Fig. 4: Tuning response of a layered circuit using multi-layer DNA sponges to decoy regulators within both the input sensing and signal processing modules.

a Schematic of using dual-layer DNA sponges to tune the response of a layered circuit consisting of an AHL-responsive input sensor connected with a downstream TetR-based inverter. Sponges containing 1–80 repeats of the LuxR binding site (LBS) and 1–320 repeats of the TetR operator (tetO) are combined to decoy LuxR and TetR within the input sensing and signal processing modules respectively. b Output gene expression and induction fold of the AHL-responsive circuit with regulation by the LBS-tetO dual-layer sponges.
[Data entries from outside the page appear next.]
==> src/rtl/fetch_queue_unit.sv <==
// fetch_queue_unit: sequential PC generator feeding a small in-order fetch queue.
// Valid redirects flush the queue and retarget the PC. A misaligned target
// enqueues a single fault entry, and the unit then halts until the next valid
// redirect.
module fetch_queue_unit #(
  parameter int              XLEN     = 32,
  parameter logic [XLEN-1:0] RESET_PC = 32'h0000_0000,
  parameter int              IMEM_AW  = 10,
  parameter int              DEPTH    = 2
) (
  input  logic               clk,
  input  logic               rst,
  input  logic               redirect,
  input  logic [2:0]         npc_op,
  input  logic [XLEN-1:0]    pc_b,
  input  logic [XLEN-1:0]    pc_jal,
  input  logic [XLEN-1:0]    pc_jalr,
  output logic [IMEM_AW-1:0] imem_addr,
  input  logic [31:0]        imem_rdata,
  output logic               out_valid,
  input  logic               out_ready,
  output logic [XLEN-1:0]    out_pc,
  output logic [XLEN-1:0]    out_pcplus4,
  output logic [31:0]        out_instr,
  output logic               out_misalign
);

  localparam int PW = (DEPTH > 1) ? $clog2(DEPTH) : 1;
  localparam int CW = $clog2(DEPTH + 1);
  localparam logic [31:0] NOP_INSTR = 32'h0000_0013;

  typedef enum logic [1:0] {S_RUN, S_FAULT, S_HALT} state_e;

  state_e          state_q, state_d;
  logic [XLEN-1:0] pc_q, pc_d;
  logic [PW-1:0]   wptr_q, wptr_d, rptr_q, rptr_d;
  logic [CW-1:0]   count_q, count_d;

  // Queue storage; data is only meaningful where count says so, so it is not reset.
  logic [XLEN-1:0] ent_pc_q    [DEPTH];
  logic [XLEN-1:0] ent_pc4_q   [DEPTH];
  logic [31:0]     ent_instr_q [DEPTH];
  logic            ent_mis_q   [DEPTH];

  logic            valid_redir;
  logic [XLEN-1:0] target;
  logic [XLEN-1:0] pc_plus4;
  logic            full;
  logic            pop;
  logic            space;
  logic            push;
  logic            push_fault;

  assign imem_addr = pc_q[IMEM_AW+1:2];
  assign pc_plus4  = pc_q + XLEN'(4);

  // Redirect decode and target selection; reserved or sequential ops do not redirect.
  always_comb begin
    valid_redir = redirect && ((npc_op == 3'd1) || (npc_op == 3'd2) || (npc_op == 3'd3));
    case (npc_op)
      3'd1:    target = pc_b;
      3'd2:    target = pc_jal;
      default: target = pc_jalr;
    endcase
  end

  // Handshake: a redirect suppresses the pop so the flush wins cleanly.
  always_comb begin
    out_valid = (count_q != '0);
    full      = (count_q == CW'(DEPTH));
    pop       = out_valid && out_ready && !valid_redir;
    space     = !full || pop;
  end

  // Head entry, forced to zero when the queue is empty (including during reset).
  always_comb begin
    out_pc       = '0;
    out_pcplus4  = '0;
    out_instr    = '0;
    out_misalign = 1'b0;
    if (out_valid) begin
      out_pc       = ent_pc_q[rptr_q];
      out_pcplus4  = ent_pc4_q[rptr_q];
      out_instr    = ent_instr_q[rptr_q];
      out_misalign = ent_mis_q[rptr_q];
    end
  end

  // Next-state logic: redirect first, then per-state push decisions.
  always_comb begin
    state_d    = state_q;
    pc_d       = pc_q;
    push       = 1'b0;
    push_fault = 1'b0;
    if (valid_redir) begin
      pc_d    = target;
      state_d = (target[1:0] == 2'b00) ? S_RUN : S_FAULT;
    end else begin
      case (state_q)
        S_RUN: begin
          if (space) begin
            push = 1'b1;
            pc_d = pc_plus4;
          end
        end
        S_FAULT: begin
          if (space) begin
            push       = 1'b1;
            push_fault = 1'b1;
            state_d    = S_HALT;
          end
        end
        S_HALT:  state_d = S_HALT;
        default: state_d = S_RUN;
      endcase
    end
  end

  // Pointer and occupancy bookkeeping; power-of-two DEPTH makes pointers wrap naturally.
  always_comb begin
    wptr_d  = wptr_q;
    rptr_d  = rptr_q;
    count_d = count_q;
    if (valid_redir) begin
      wptr_d  = '0;
      rptr_d  = '0;
      count_d = '0;
    end else begin
      if (push) wptr_d = wptr_q + PW'(1);
      if (pop)  rptr_d = rptr_q + PW'(1);
      count_d = count_q + CW'(push) - CW'(pop);
    end
  end

  // Control state registers.
  always_ff @(posedge clk or posedge rst) begin
    if (rst) begin
      state_q <= S_RUN;
      pc_q    <= RESET_PC;
      wptr_q  <= '0;
      rptr_q  <= '0;
      count_q <= '0;
    end else begin
      state_q <= state_d;
      pc_q    <= pc_d;
      wptr_q  <= wptr_d;
      rptr_q  <= rptr_d;
      count_q <= count_d;
    end
  end

  // Entry write at the tail; a fault entry carries a NOP and the misalign flag.
  always_ff @(posedge clk) begin
    if (push) begin
      ent_pc_q[wptr_q]    <= pc_q;
      ent_pc4_q[wptr_q]   <= pc_plus4;
      ent_instr_q[wptr_q] <= push_fault ? NOP_INSTR : imem_rdata;
      ent_mis_q[wptr_q]   <= push_fault;
    end
  end

endmodule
Output gene expression (top panel) is obtained when there is no AHL induction, indicating leaky expression of TetR repressor (the higher the output, the lower the TetR leakage). Induction fold (bottom panel) is calculated using the output fluorescence intensity of the none-induced samples (top graph) divided by the fluorescence intensity of samples induced by 1.6 μM 3OC₆HSL (Supplementary Fig. 11a). c Dose-responses of the two-layered AHL-responsive circuit with regulation by four different LBS-tetO sponges selected from (b). d Induction fold between uninduced and samples induced by 1.6 μM 3OC₆HSL of the circuit characterized in (c). e Hill constant (K_M) and maximum output (k) of the circuit’s dose-responses characterized in (c). K_M value of sample (−/−) is not shown due to insufficient dose-response of the circuit. For (b), values are mean (n = 3 biologically independent samples). For (c, d), values are mean ± s.d. (n = 3 biologically independent samples). For (e), values are mean ± s.e.m. (n = 3 biologically independent samples). Fluo., fluorescence. a.u., arbitrary units. Source data are provided as a Source Data file.